Regular Expressions Regular Set
(0 + 10*) L= { 0, 1, 10, 100, 1000, 10000, … }
(0*10*) L={1, 01, 10, 010, 0010, …}
(0 + ε)(1 + ε) L= {ε, 0, 1, 01}
(a + b)* Set of strings of a’s and b’s of any length including the null string. So L= { ε, 0, 1,00,01,10,11,…….}
(a + b)*abb Set of strings of a’s and b’s ending with the string abb, So L = {abb, aabb, babb, aaabb, ababb, …………..}
(11)* Set consisting of even number of 1’s including empty string, So L= {ε, 11, 1111, 111111, ……….}
(aa)*(bb)*b Set of strings consisting of even number of a’s followed by odd number of b’s , so L= {b, aab, aabbb, aabbbbb, aaaab, aaaabbb, …………..}
(aa + ab + ba + bb)* String of a’s and b’s of even length can be obtained by concatenating any combination of the strings aa, ab, ba and bb including null, so L= {aa, ab, ba, bb, aaab, aaba, …………..}

Regular Sets

Any set that represents the value of the Regular Expression is called a Regular Set.
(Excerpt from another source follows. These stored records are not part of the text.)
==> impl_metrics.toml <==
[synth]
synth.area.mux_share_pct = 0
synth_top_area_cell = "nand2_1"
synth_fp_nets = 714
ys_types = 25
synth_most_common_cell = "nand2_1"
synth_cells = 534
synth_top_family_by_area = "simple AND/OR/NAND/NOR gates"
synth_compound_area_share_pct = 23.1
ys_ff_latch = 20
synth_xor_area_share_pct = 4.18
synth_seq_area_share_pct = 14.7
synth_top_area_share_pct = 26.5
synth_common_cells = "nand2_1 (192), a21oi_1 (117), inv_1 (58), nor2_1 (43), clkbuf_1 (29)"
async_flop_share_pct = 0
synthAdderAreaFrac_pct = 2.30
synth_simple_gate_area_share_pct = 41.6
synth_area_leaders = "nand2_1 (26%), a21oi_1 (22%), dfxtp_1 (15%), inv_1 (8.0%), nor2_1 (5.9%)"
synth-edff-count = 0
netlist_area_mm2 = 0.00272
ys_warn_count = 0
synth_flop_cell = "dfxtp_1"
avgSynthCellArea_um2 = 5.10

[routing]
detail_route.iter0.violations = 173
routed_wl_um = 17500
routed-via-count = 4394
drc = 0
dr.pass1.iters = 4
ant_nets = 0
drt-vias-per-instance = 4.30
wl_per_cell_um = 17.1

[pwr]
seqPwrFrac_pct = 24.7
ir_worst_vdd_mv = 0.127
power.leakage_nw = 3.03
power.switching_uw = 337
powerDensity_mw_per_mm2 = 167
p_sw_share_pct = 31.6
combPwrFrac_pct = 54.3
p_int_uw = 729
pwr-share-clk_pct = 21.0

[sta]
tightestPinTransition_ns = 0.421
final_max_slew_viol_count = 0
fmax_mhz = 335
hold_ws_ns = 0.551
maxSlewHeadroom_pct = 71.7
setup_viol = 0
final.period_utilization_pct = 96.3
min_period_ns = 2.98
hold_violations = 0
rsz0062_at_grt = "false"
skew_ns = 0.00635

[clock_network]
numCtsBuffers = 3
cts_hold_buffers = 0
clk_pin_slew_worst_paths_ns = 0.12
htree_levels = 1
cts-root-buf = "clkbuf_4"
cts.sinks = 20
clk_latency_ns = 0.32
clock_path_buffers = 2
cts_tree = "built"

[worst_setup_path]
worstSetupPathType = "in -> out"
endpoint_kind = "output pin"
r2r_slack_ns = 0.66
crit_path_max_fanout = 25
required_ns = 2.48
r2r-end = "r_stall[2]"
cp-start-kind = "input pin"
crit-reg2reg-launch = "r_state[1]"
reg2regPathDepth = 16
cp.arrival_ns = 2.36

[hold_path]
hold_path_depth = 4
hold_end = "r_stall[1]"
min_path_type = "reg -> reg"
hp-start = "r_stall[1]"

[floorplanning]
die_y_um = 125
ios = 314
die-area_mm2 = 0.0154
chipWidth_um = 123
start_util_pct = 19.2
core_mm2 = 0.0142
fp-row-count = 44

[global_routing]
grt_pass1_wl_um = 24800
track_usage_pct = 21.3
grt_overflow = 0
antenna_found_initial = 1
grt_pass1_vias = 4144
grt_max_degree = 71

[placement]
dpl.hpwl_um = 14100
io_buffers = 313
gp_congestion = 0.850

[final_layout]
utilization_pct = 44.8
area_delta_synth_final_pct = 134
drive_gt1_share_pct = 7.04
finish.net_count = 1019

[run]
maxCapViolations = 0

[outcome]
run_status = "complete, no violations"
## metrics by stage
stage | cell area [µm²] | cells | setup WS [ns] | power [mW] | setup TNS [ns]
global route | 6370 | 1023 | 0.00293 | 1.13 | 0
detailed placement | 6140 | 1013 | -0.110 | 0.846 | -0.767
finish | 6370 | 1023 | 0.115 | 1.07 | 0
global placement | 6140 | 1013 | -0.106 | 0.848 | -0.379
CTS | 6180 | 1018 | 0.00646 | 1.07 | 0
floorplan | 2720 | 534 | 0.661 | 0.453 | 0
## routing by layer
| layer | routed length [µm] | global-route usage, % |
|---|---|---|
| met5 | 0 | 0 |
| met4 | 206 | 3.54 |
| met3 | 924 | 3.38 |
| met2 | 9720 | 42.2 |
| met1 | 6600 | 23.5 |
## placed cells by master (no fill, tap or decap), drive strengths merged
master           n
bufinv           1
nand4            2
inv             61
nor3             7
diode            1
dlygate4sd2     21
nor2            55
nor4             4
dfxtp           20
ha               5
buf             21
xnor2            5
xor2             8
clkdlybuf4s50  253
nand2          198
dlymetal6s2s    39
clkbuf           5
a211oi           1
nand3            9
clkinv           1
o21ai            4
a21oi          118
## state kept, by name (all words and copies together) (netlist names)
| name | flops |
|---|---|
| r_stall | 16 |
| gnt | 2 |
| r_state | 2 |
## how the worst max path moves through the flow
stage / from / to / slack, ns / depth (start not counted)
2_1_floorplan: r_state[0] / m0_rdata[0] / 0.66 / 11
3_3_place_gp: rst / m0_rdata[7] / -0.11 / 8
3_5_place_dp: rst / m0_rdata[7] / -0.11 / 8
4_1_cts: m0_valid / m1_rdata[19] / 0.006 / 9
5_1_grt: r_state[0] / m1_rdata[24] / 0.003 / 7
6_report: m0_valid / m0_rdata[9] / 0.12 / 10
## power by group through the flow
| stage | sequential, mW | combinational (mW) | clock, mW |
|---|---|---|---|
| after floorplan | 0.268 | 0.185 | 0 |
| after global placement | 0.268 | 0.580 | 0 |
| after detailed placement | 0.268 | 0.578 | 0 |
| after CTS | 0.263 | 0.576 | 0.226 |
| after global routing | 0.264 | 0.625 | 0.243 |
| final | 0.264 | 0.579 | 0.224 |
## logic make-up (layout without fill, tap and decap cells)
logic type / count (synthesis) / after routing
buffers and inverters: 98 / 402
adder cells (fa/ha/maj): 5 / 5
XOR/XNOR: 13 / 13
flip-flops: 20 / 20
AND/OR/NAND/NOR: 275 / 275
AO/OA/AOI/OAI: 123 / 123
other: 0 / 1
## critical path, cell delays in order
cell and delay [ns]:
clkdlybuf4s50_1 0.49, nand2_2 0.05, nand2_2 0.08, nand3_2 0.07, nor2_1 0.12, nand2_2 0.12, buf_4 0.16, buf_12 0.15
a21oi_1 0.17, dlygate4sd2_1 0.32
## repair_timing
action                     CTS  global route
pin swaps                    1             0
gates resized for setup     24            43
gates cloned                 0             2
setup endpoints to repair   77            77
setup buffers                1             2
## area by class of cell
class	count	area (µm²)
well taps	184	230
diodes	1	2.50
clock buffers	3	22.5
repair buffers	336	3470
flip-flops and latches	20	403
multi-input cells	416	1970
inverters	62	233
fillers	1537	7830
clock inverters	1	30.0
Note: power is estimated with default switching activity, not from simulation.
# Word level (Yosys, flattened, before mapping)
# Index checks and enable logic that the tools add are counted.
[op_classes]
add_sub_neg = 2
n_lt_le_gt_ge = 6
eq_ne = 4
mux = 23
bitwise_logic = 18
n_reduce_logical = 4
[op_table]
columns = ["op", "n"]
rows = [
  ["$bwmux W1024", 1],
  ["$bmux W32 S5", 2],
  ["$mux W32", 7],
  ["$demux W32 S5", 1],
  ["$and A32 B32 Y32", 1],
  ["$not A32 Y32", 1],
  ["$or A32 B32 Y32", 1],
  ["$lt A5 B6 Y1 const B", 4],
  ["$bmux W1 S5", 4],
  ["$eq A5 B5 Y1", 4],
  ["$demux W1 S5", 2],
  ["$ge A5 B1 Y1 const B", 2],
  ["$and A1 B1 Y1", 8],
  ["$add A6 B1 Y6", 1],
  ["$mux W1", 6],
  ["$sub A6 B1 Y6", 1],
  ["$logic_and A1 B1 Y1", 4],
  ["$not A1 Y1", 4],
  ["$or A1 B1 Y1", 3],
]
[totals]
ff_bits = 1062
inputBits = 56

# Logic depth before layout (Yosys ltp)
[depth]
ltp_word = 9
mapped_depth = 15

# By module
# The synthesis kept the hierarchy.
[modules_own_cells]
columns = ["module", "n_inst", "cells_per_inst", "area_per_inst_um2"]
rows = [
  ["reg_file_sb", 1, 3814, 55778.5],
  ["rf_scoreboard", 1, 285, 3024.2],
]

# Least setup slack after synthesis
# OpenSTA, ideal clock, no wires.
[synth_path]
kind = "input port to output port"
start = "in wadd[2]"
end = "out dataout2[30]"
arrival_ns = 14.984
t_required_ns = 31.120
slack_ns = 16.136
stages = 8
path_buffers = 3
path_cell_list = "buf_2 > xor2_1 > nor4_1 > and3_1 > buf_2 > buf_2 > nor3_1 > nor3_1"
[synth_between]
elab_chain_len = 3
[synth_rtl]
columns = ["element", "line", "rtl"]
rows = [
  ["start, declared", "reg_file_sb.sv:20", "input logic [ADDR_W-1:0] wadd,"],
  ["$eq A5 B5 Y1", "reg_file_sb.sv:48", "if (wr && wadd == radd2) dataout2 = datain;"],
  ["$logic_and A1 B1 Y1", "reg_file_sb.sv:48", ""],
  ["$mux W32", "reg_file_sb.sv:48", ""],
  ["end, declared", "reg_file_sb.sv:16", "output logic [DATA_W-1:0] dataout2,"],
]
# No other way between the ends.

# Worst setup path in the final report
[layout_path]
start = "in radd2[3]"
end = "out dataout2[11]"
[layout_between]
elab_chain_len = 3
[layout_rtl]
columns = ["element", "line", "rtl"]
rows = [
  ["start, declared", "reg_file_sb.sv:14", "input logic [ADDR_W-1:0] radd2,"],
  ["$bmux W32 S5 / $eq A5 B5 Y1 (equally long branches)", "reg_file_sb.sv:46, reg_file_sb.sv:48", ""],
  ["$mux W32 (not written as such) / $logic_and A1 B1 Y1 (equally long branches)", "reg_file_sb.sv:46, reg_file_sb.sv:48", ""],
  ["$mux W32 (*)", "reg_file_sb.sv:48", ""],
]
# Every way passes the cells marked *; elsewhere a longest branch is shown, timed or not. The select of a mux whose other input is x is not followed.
--- config.mk ---
export PLATFORM = sky130hd
export DESIGN_NAME = debug_cmd_ctrl
export DESIGN_NICKNAME = d
export VERILOG_FILES = /design/src/rtl/debug_pkg.sv /design/src/rtl/debug_tx_sched.sv /design/src/rtl/debug_cmd_ctrl.sv
export SDC_FILE = /design/constraint.sdc
export NUM_CORES = 1
export LEC_CHECK = 0
export CAP_MARGIN = 20
export CORE_MARGIN = 5
export CORE_UTILIZATION = 55
export CTS_CLUSTER_SIZE = 8
export DETAILED_ROUTE_END_ITERATION = 8
export GPL_TIMING_DRIVEN = 0
export PLACE_DENSITY = 0.79
export SETUP_SLACK_MARGIN = 0.05
export SKIP_CTS_REPAIR_TIMING = 1
export SLEW_MARGIN = 20
export SYNTH_ARGS = -nofsm -noshare
export SYNTH_HDL_FRONTEND = slang
export SYNTH_HIERARCHICAL = 1
export SYNTH_SLANG_ARGS = --single-unit
--- constraint.sdc ---
create_clock -name clk -period 4.95 [get_ports clk]
set_input_delay 0.99 -clock clk [delete_from_list [all_inputs] [get_ports clk]]
set_output_delay 0.99 -clock clk [all_outputs]
set_load 0.005 [all_outputs]
<file path="config.mk">
export PLATFORM = sky130hd
export DESIGN_NAME = fifo_fwft_ctrl
export DESIGN_NICKNAME = d
export VERILOG_FILES = /design/src/rtl/fifo_fwft_ctrl.sv
export SDC_FILE = /design/constraint.sdc
export NUM_CORES = 1
export LEC_CHECK = 0
export ABC_AREA = 1
export CORE_MARGIN = 2
export CORE_UTILIZATION = 30
export DETAILED_ROUTE_END_ITERATION = 16
export GPL_TIMING_DRIVEN = 0
export MAX_ROUTING_LAYER = met4
export PLACE_DENSITY_LB_ADDON = 0.1
export SLEW_MARGIN = 20
export SYNTH_ARGS = -nofsm -noshare
export SYNTH_HDL_FRONTEND = slang
export SYNTH_SLANG_ARGS = --single-unit
</file>
<file path="constraint.sdc">
create_clock -name clk -period 2.3 [get_ports clk]
set_input_delay 0.575 -clock clk [delete_from_list [all_inputs] [get_ports clk]]
set_output_delay 0.575 -clock clk [all_outputs]
set_load 0.005 [all_outputs]
</file>
<file path="src/rtl/fifo_fwft_ctrl.sv">
// First-word-fall-through FIFO controller driving an external simple dual-port RAM.
// Define FIFO_BYPASS_EN for same-cycle write/read to an empty RAM region (needs RAM ENABLE_BYPASS=1).
module fifo_fwft_ctrl #(
  parameter int DEPTH_WIDTH = 4,
  parameter int DATA_WIDTH  = 32
) (
  input  logic                   clk,
  input  logic                   rst,
  input  logic [DATA_WIDTH-1:0]  wr_data,
  input  logic                   wr_en,
  output logic                   full,
  input  logic                   rd_en,
  output logic [DATA_WIDTH-1:0]  rd_data,
  output logic                   empty,
  output logic [DEPTH_WIDTH:0]   count,
  output logic [DEPTH_WIDTH-1:0] ram_waddr,
  output logic                   ram_we,
  output logic [DATA_WIDTH-1:0]  ram_din,
  output logic [DEPTH_WIDTH-1:0] ram_raddr,
  output logic                   ram_re,
  input  logic [DATA_WIDTH-1:0]  ram_dout
);

  localparam logic [DEPTH_WIDTH:0] CAPACITY = (DEPTH_WIDTH + 1)'(1) << DEPTH_WIDTH;

  logic [DEPTH_WIDTH:0] wptr;
  logic [DEPTH_WIDTH:0] rptr;
  logic                 valid;
  logic                 push;
  logic                 pop;
  logic                 ram_avail;

  always_comb begin
    push = wr_en && !full;
    pop  = rd_en && valid;
`ifdef FIFO_BYPASS_EN
    // RAM forwards the same-cycle write, so an empty region can be read as it is filled.
    ram_avail = (rptr != wptr) || (push && (rptr == wptr) && (!valid || pop));
`else
    ram_avail = (rptr != wptr);
`endif
    ram_we    = !rst && push;
    ram_re    = !rst && ram_avail && (!valid || pop);
    ram_waddr = wptr[DEPTH_WIDTH-1:0];
    ram_din   = wr_data;
    ram_raddr = rptr[DEPTH_WIDTH-1:0];
  end

  assign rd_data = ram_dout;
  assign empty   = !valid;
  assign full    = (count == CAPACITY);

  always_ff @(posedge clk) begin
    if (rst) begin
      wptr  <= '0;
      rptr  <= '0;
      valid <= 1'b0;
      count <= '0;
    end else begin
      if (push)
        wptr <= wptr + 1'b1;
      if (ram_re)
        rptr <= rptr + 1'b1;
      if (ram_re)
        valid <= 1'b1;
      else if (pop)
        valid <= 1'b0;
      if (push && !pop)
        count <= count + 1'b1;
      else if (pop && !push)
        count <= count - 1'b1;
    end
  end

endmodule
</file>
Properties of Regular Sets

Property 1 The union of two regular set is regular.

Proof

Let us take two regular expressions

RE1 = a(aa)* and RE2 = (aa)*

So, L1= {a, aaa, aaaaa,…..} (Strings of odd length excluding Null)

and L2={ ε, aa, aaaa, aaaaaa,…….} (Strings of even length including Null)

L1 ∪ L2 = { ε, a, aa, aaa, aaaa, aaaaa, aaaaaa,…….}

(Strings of all possible lengths excluding Null)

RE (L1 ∪ L2) = a* (which is a regular expression itself)

Hence, proved.

Property 2. The intersection of two regular set is regular.

Proof −

Let us take two regular expressions

RE1 = a(a*) and RE2 = (aa)*

So, L1 = { a, aa, aaa, aaaa, ….} (Strings of all possible lengths excluding Null)

L2 ={ ε, aa, aaaa, aaaaaa,…….} (Strings of even length including Null)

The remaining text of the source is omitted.